В мире, где «вот те крест» с детства считалось диким суеверием, а «держусь за звездочку» — возвышенным реализмом, экран телевизора прикрывали кружевной салфеткой, чтобы не выгорал и не облучал, и массово верили в чушь про то, что от смешивания сырой и кипяченой воды будет понос, от поедания шелухи семечек, виноградных косточек или оболочки семенной камеры яблока — аппендицит, от вишневого варенья с косточками — отравление синильной кислотой, от альбедо мандаринов, которые в продажу-то поступали раз в год, — заворот кишок, а от подтирания зада газетой — рак.
Рак и канцерогенные вещества считались угрозой похуже атомной бомбы, и особенно боялись его люди, которые окружили себя асбестовыми плитами, сливали в реки и озера, включая Байкал, тонны яда и засыпали поля гербицидами и пестицидами.
Рак они лечили прополисом, мумиё и чайным грибом, простой герпес — ушной серой или влагой с запотевшего окошка, педикулез — дустом, грипп — банками и паром от свежесваренной картошки, насморк — соком алоэ, а от инфаркта спасались мятной таблеткой. Мы с нашим арбидолом и анафероном не очень далеко ушли, конечно, но хотя бы умирающим ими голову не морочим.

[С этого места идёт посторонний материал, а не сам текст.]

<file path="config.mk">
export PLATFORM = sky130hd
export DESIGN_NAME = alu_issue_stage_flat
export DESIGN_NICKNAME = d
export VERILOG_FILES = /design/src/rtl/alu_issue_if.sv /design/src/rtl/alu_issue_stage.sv /design/src/flat_wrapper.sv
export SDC_FILE = /design/constraint.sdc
export NUM_CORES = 1
export LEC_CHECK = 0
export BUFFER_PORTS_ARGS = -buffer_cell sky130_fd_sc_hd__buf_4
export CAP_MARGIN = 20
export CORE_UTILIZATION = 37
export CTS_CLUSTER_DIAMETER = 40
export DETAILED_ROUTE_END_ITERATION = 16
export PLACE_DENSITY_LB_ADDON = 0.2
export SLEW_MARGIN = 25
export SYNTH_ARGS = -nofsm -noshare
export SYNTH_HDL_FRONTEND = slang
export SYNTH_SLANG_ARGS = --single-unit
</file>
<file path="constraint.sdc">
create_clock -name clk -period 4 [get_ports clk]
set_clock_uncertainty 0.15 [all_clocks]
set_input_delay 0.6 -clock clk [delete_from_list [all_inputs] [get_ports clk]]
set_output_delay 0.6 -clock clk [all_outputs]
set_load 0.05 [all_outputs]
</file>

Не морочили. Не будем морочить. Господи, как он устал.
Ему было очень плохо, все время, но ни исправить, ни изменить, ни хотя бы чуть облегчить положение он не мог.
Он не знал технологий XXI века, поэтому не мог изобрести ноутбук, айфон и интернет на десятки лет раньше срока. Технологий XX века он тем более не знал, как, оказывается, и истории. Он не помнил никаких дат, персон и событий, кроме начала и завершения Великой Отечественной, полета Гагарина и развала СССР. Для него Союз был что Средиземье («Средиземноморье? — уточнил случайный попутчик. — Ты сам откуда такой нарисовался, землячок?» — и ему снова пришлось перебегать в соседний вагон и сходить на первой станции).